Task brief – Your task is to copy every line of the records below that contains "SHMAX".

* * * * * * * * *

**src/rtl/pwm_grp_pkg.sv**
```systemverilog
package pwm_grp_pkg;

    typedef enum logic [1:0] {
        ST_OFF,
        ST_IDLE,
        ST_RUN
    } grp_state_e;

    typedef enum logic [1:0] {
        SL_HELD,
        SL_ON,
        SL_OFF
    } sl_state_e;

    localparam int A_UNIT   = 0;
    localparam int A_CLKSEL = 1;
    localparam int A_RUN    = 2;
    localparam int A_OUTCFG = 3;
    localparam int A_PERIOD = 4;
    localparam int A_DUTY0  = 5;

endpackage

```
**src/rtl/pwm_grp_regs.sv**
```systemverilog
module pwm_grp_regs
    import pwm_grp_pkg::*;
#(
    parameter int NOUT   = 2,
    parameter int DW     = 16,
    parameter int ADDR_W = 4
) (
    input  logic                      clk,
    input  logic                      rst_n,
    input  logic                      wr_en,
    input  logic [ADDR_W-1:0]         wr_addr,
    input  logic [DW-1:0]             wr_data,
    output logic                      unit_en,
    output logic                      clk_sel,
    output logic                      run,
    output logic [DW-1:0]             period,
    output logic [NOUT-1:0][DW-1:0]   duty,
    output logic [NOUT-1:0]           mode,
    output logic [NOUT-1:0]           pol,
    output logic [NOUT-1:0]           oen,
    output logic                      cfg_wr,
    output logic [NOUT-1:0]           def_new
);

    localparam int CFG_W = 4 * NOUT;

    logic              accept;
    logic [CFG_W-1:0]  cfg_q;

    assign accept  = wr_en && (unit_en || (wr_addr == ADDR_W'(A_UNIT)));
    assign cfg_wr  = accept && (wr_addr == ADDR_W'(A_OUTCFG));
    assign def_new = wr_data[3*NOUT-1:2*NOUT];

    assign mode = cfg_q[NOUT-1:0];
    assign pol  = cfg_q[2*NOUT-1:NOUT];
    assign oen  = cfg_q[4*NOUT-1:3*NOUT];

    always_ff @(posedge clk or negedge rst_n) begin
        if (!rst_n) begin
            unit_en <= 1'b0;
            clk_sel <= 1'b0;
            run     <= 1'b0;
            period  <= '0;
            cfg_q   <= '0;
        end else if (accept) begin
            if (wr_addr == ADDR_W'(A_UNIT)) begin
                unit_en <= wr_data[0];
                if (!wr_data[0]) begin
                    run <= 1'b0;
                end
            end
            if (wr_addr == ADDR_W'(A_CLKSEL)) begin
                clk_sel <= wr_data[0];
            end
            if (wr_addr == ADDR_W'(A_RUN)) begin
                run <= wr_data[0];
            end
            if (wr_addr == ADDR_W'(A_OUTCFG)) begin
                cfg_q <= wr_data[CFG_W-1:0];
            end
            if (wr_addr == ADDR_W'(A_PERIOD)) begin
                period <= wr_data;
            end
        end
    end

    for (genvar gi = 0; gi < NOUT; gi++) begin : g_duty
        always_ff @(posedge clk or negedge rst_n) begin
            if (!rst_n) begin
                duty[gi] <= '0;
            end else if (accept && (wr_addr == ADDR_W'(A_DUTY0 + gi))) begin
                duty[gi] <= wr_data;
            end
        end
    end

endmodule

```
**src/rtl/pwm_grp_prescale.sv**
```systemverilog
module pwm_grp_prescale #(
    parameter int SHIFT_A = 0,
    parameter int SHIFT_B = 2
) (
    input  logic clk,
    input  logic rst_n,
    input  logic unit_en,
    input  logic clk_sel,
    output logic tick
);

    localparam int SHMAX = (SHIFT_A > SHIFT_B) ? SHIFT_A : SHIFT_B;
    localparam int DIVW  = SHMAX + 1;

    logic [DIVW-1:0] div_q;
    logic [1:0]      tap;

    always_ff @(posedge clk or negedge rst_n) begin
        if (!rst_n) begin
            div_q <= '0;
        end else if (!unit_en) begin
            div_q <= '0;
        end else begin
            div_q <= div_q + 1'b1;
        end
    end

    for (genvar gt = 0; gt < 2; gt++) begin : g_tap
        localparam int SH = (gt == 0) ? SHIFT_A : SHIFT_B;
        localparam logic [DIVW-1:0] MSK = DIVW'((1 << SH) - 1);
        assign tap[gt] = ((div_q & MSK) == MSK);
    end

    assign tick = unit_en && tap[clk_sel];

endmodule

```
**src/rtl/pwm_grp_master.sv**
```systemverilog
module pwm_grp_master
    import pwm_grp_pkg::*;
#(
    parameter int DW = 16
) (
    input  logic          clk,
    input  logic          rst_n,
    input  logic          unit_en,
    input  logic          run,
    input  logic          tick,
    input  logic [DW-1:0] period,
    output grp_state_e    state,
    output logic          start,
    output logic          step,
    output logic [DW-1:0] cnt,
    output logic [DW-1:0] lat_per
);

    grp_state_e state_d;
    logic       go;

    assign go = unit_en && run && tick;

    // state register
    always_ff @(posedge clk or negedge rst_n) begin
        if (!rst_n) begin
            state <= ST_OFF;
        end else begin
            state <= state_d;
        end
    end

    // next state
    always_comb begin
        state_d = state;
        unique case (state)
            ST_OFF: begin
                if (unit_en) state_d = ST_IDLE;
            end
            ST_IDLE: begin
                if (!unit_en)   state_d = ST_OFF;
                else if (start) state_d = ST_RUN;
            end
            ST_RUN: begin
                if (!unit_en)   state_d = ST_OFF;
                else if (!run)  state_d = ST_IDLE;
            end
            default: state_d = ST_OFF;
        endcase
    end

    // outputs: start pulse at the wrap, step on every other tick
    always_comb begin
        start = 1'b0;
        step  = 1'b0;
        unique case (state)
            ST_OFF: begin
                start = 1'b0;
            end
            ST_IDLE: begin
                start = go;
            end
            ST_RUN: begin
                start = go && (cnt == '0);
                step  = go && (cnt != '0);
            end
            default: begin
                start = 1'b0;
            end
        endcase
    end

    always_ff @(posedge clk or negedge rst_n) begin
        if (!rst_n) begin
            cnt     <= '0;
            lat_per <= '0;
        end else if (start) begin
            cnt     <= period;
            lat_per <= period;
        end else if (step) begin
            cnt     <= cnt - 1'b1;
        end
    end

endmodule

```
**src/rtl/pwm_grp_slave.sv**
```systemverilog
module pwm_grp_slave
    import pwm_grp_pkg::*;
#(
    parameter int DW = 16
) (
    input  logic          clk,
    input  logic          rst_n,
    input  logic          start,
    input  logic          step,
    input  logic          grp_run,
    input  logic          mode,
    input  logic          pol,
    input  logic [DW-1:0] duty,
    input  logic          cfg_wr,
    input  logic          def_new,
    output logic          lvl
);

    sl_state_e sl_q;
    sl_state_e sl_d;
    logic [DW-1:0] rem;
    logic act;
    logic more;

    assign act  = ~pol;
    assign more = (rem > DW'(1));

    // state register
    always_ff @(posedge clk or negedge rst_n) begin
        if (!rst_n) begin
            sl_q <= SL_HELD;
        end else begin
            sl_q <= sl_d;
        end
    end

    // next state
    always_comb begin
        sl_d = sl_q;
        if (start && mode) begin
            sl_d = (duty != '0) ? SL_ON : SL_OFF;
        end else if (!grp_run || !mode) begin
            sl_d = SL_HELD;
        end else if (step) begin
            unique case (sl_q)
                SL_HELD: sl_d = SL_HELD;
                SL_ON:   sl_d = more ? SL_ON : SL_OFF;
                SL_OFF:  sl_d = SL_OFF;
                default: sl_d = SL_HELD;
            endcase
        end
    end

    // remaining active ticks
    always_ff @(posedge clk or negedge rst_n) begin
        if (!rst_n) begin
            rem <= '0;
        end else if (start && mode) begin
            rem <= duty;
        end else if (step && (rem != '0)) begin
            rem <= rem - 1'b1;
        end
    end

    // output level
    always_ff @(posedge clk or negedge rst_n) begin
        if (!rst_n) begin
            lvl <= 1'b0;
        end else if (start && mode) begin
            lvl <= (duty != '0) ? act : ~act;
        end else if (step && mode) begin
            lvl <= ((sl_q == SL_ON) && more) ? act : ~act;
        end else if (cfg_wr && !grp_run) begin
            lvl <= def_new;
        end
    end

endmodule

```
**src/rtl/pwm_group.sv**
```systemverilog
module pwm_group
    import pwm_grp_pkg::*;
#(
    parameter int NOUT    = 2,
    parameter int DW      = 16,
    parameter int ADDR_W  = 4,
    parameter int SHIFT_A = 0,
    parameter int SHIFT_B = 2
) (
    input  logic              clk,
    input  logic              rst_n,
    input  logic              wr_en,
    input  logic [ADDR_W-1:0] wr_addr,
    input  logic [DW-1:0]     wr_data,
    output logic [NOUT-1:0]   pwm_out,
    output logic [NOUT-1:0]   pwm_hiz
);

    logic                    unit_en;
    logic                    clk_sel;
    logic                    run;
    logic [DW-1:0]           period;
    logic [NOUT-1:0][DW-1:0] duty;
    logic [NOUT-1:0]         mode;
    logic [NOUT-1:0]         pol;
    logic [NOUT-1:0]         oen;
    logic                    cfg_wr;
    logic [NOUT-1:0]         def_new;
    logic                    tick;
    grp_state_e              st;
    logic                    mst_start;
    logic                    mst_step;
    logic [DW-1:0]           mst_cnt;
    logic [DW-1:0]           mst_per;
    logic                    grp_run;

    pwm_grp_regs #(.NOUT(NOUT), .DW(DW), .ADDR_W(ADDR_W)) u_regs (
        .clk     (clk),
        .rst_n   (rst_n),
        .wr_en   (wr_en),
        .wr_addr (wr_addr),
        .wr_data (wr_data),
        .unit_en (unit_en),
        .clk_sel (clk_sel),
        .run     (run),
        .period  (period),
        .duty    (duty),
        .mode    (mode),
        .pol     (pol),
        .oen     (oen),
        .cfg_wr  (cfg_wr),
        .def_new (def_new)
    );

    pwm_grp_prescale #(.SHIFT_A(SHIFT_A), .SHIFT_B(SHIFT_B)) u_psc (
        .clk     (clk),
        .rst_n   (rst_n),
        .unit_en (unit_en),
        .clk_sel (clk_sel),
        .tick    (tick)
    );

    pwm_grp_master #(.DW(DW)) u_mst (
        .clk     (clk),
        .rst_n   (rst_n),
        .unit_en (unit_en),
        .run     (run),
        .tick    (tick),
        .period  (period),
        .state   (st),
        .start   (mst_start),
        .step    (mst_step),
        .cnt     (mst_cnt),
        .lat_per (mst_per)
    );

    assign grp_run = (st == ST_RUN);

    for (genvar gs = 0; gs < NOUT; gs++) begin : g_slave
        pwm_grp_slave #(.DW(DW)) u_slv (
            .clk     (clk),
            .rst_n   (rst_n),
            .start   (mst_start),
            .step    (mst_step),
            .grp_run (grp_run),
            .mode    (mode[gs]),
            .pol     (pol[gs]),
            .duty    (duty[gs]),
            .cfg_wr  (cfg_wr),
            .def_new (def_new[gs]),
            .lvl     (pwm_out[gs])
        );
    end

    assign pwm_hiz = ~oen;

endmodule

```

* * * * * * * * *

Expected output –
    localparam int SHMAX = (SHIFT_A > SHIFT_B) ? SHIFT_A : SHIFT_B;
    localparam int DIVW  = SHMAX + 1;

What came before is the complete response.